--- Supplied entries Enclosed Below ---
$ cat src/rtl/bitlogic_pipe.sv
// Pipelined WIDTH-bit bitwise logic unit with a DEPTH-entry result queue and XOR accumulator.
// Optional define BITLOGIC_PARITY_EN adds out_par (odd parity over {in_a, in_b, in_op}).
module bitlogic_pipe #(
  parameter int unsigned WIDTH = 8,
  parameter int unsigned DEPTH = 2
) (
  input  logic             clk,
  input  logic             rst,
  input  logic             in_valid,
  output logic             in_ready,
  input  logic [WIDTH-1:0] in_a,
  input  logic [WIDTH-1:0] in_b,
  input  logic [2:0]       in_op,
  output logic             out_valid,
  input  logic             out_ready,
  output logic [WIDTH-1:0] out,
  output logic             out_red
`ifdef BITLOGIC_PARITY_EN
  ,
  output logic             out_par
`endif
);

  localparam int unsigned PtrW = (DEPTH > 1) ? $clog2(DEPTH) : 1;
  localparam int unsigned CntW = $clog2(DEPTH + 1);
`ifdef BITLOGIC_PARITY_EN
  localparam int unsigned EntW = WIDTH + 2;
`else
  localparam int unsigned EntW = WIDTH + 1;
`endif

  logic [EntW-1:0]  mem_q [DEPTH];
  logic [PtrW-1:0]  rd_ptr_q, rd_ptr_d, wr_ptr_q, wr_ptr_d;
  logic [CntW-1:0]  count_q, count_d, remain;
  logic [WIDTH-1:0] acc_q, acc_d, result;
  logic [EntW-1:0]  new_ent, head_q, head_d;
  logic             push, pop;

  function automatic logic [PtrW-1:0] ptr_inc(input logic [PtrW-1:0] p);
    return (p == PtrW'(DEPTH - 1)) ? '0 : p + 1'b1;
  endfunction

  assign in_ready  = (count_q < CntW'(DEPTH));
  assign out_valid = (count_q != '0);
  assign push      = in_valid & in_ready;
  assign pop       = out_valid & out_ready;

  always_comb begin
    unique case (in_op)
      3'd0:    result = in_a & in_b;
      3'd1:    result = in_a | in_b;
      3'd2:    result = in_a ^ in_b;
      3'd3:    result = ~(in_a ^ in_b);
      3'd4:    result = ~(in_a & in_b);
      3'd5:    result = ~(in_a | in_b);
      3'd6:    result = in_a & ~in_b;
      default: result = acc_q ^ in_a;
    endcase
  end

  assign acc_d = (push && in_op == 3'd7) ? result : acc_q;

`ifdef BITLOGIC_PARITY_EN
  assign new_ent = {~(^{in_a, in_b, in_op}), ^result, result};
`else
  assign new_ent = {^result, result};
`endif

  always_comb begin
    rd_ptr_d = pop  ? ptr_inc(rd_ptr_q) : rd_ptr_q;
    wr_ptr_d = push ? ptr_inc(wr_ptr_q) : wr_ptr_q;
    count_d  = count_q + CntW'(push) - CntW'(pop);
    remain   = count_q - CntW'(pop);
    head_d   = head_q;
    // The presented head is registered; it bypasses the array when the queue drains to
    // just the entry being written, and holds its last value once the queue is empty.
    if (count_d != '0) begin
      head_d = (push && remain == '0) ? new_ent : mem_q[rd_ptr_d];
    end
  end

  always_ff @(posedge clk or posedge rst) begin
    if (rst) begin
      rd_ptr_q <= '0;
      wr_ptr_q <= '0;
      count_q  <= '0;
      acc_q    <= '0;
      head_q   <= '0;
    end else begin
      rd_ptr_q <= rd_ptr_d;
      wr_ptr_q <= wr_ptr_d;
      count_q  <= count_d;
      acc_q    <= acc_d;
      head_q   <= head_d;
    end
  end

  always_ff @(posedge clk) begin
    if (push) begin
      mem_q[wr_ptr_q] <= new_ent;
    end
  end

  assign out     = head_q[WIDTH-1:0];
  assign out_red = head_q[WIDTH];
`ifdef BITLOGIC_PARITY_EN
  assign out_par = head_q[WIDTH+1];
`endif

endmodule
`config.mk`:
```
export PLATFORM = sky130hd
export DESIGN_NAME = sensor_byte_feeder
export DESIGN_NICKNAME = d
export VERILOG_FILES = /design/src/rtl/sensor_feeder_pkg.sv /design/src/rtl/sample_quantizer.sv /design/src/rtl/sensor_byte_feeder.sv
export SDC_FILE = /design/constraint.sdc
export NUM_CORES = 1
export LEC_CHECK = 0
export BUFFER_PORTS_ARGS = -buffer_cell sky130_fd_sc_hd__buf_2
export CAP_MARGIN = 15
export CORE_AREA = 2 2 110 112
export DETAILED_ROUTE_END_ITERATION = 8
export DIE_AREA = 0 0 112 114
export GPL_TIMING_DRIVEN = 0
export PLACE_DENSITY_LB_ADDON = 0.1
export SLEW_MARGIN = 20
export SYNTH_ARGS = -nofsm -noshare
export SYNTH_HDL_FRONTEND = slang
export SYNTH_SLANG_ARGS = --single-unit
```
`constraint.sdc`:
```
create_clock -name clk -period 3 [get_ports clk]
set_input_delay 0.15 -clock clk [delete_from_list [all_inputs] [get_ports clk]]
set_output_delay 0.15 -clock clk [all_outputs]
set_load 0.01 [all_outputs]
```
--- End of Enclosed Supplied entries ---
List, from the entries above, every line in which the word "begin" shows up.

  always_comb begin
  always_comb begin
    if (count_d != '0) begin
  always_ff @(posedge clk or posedge rst) begin
    if (rst) begin
    end else begin
  always_ff @(posedge clk) begin
    if (push) begin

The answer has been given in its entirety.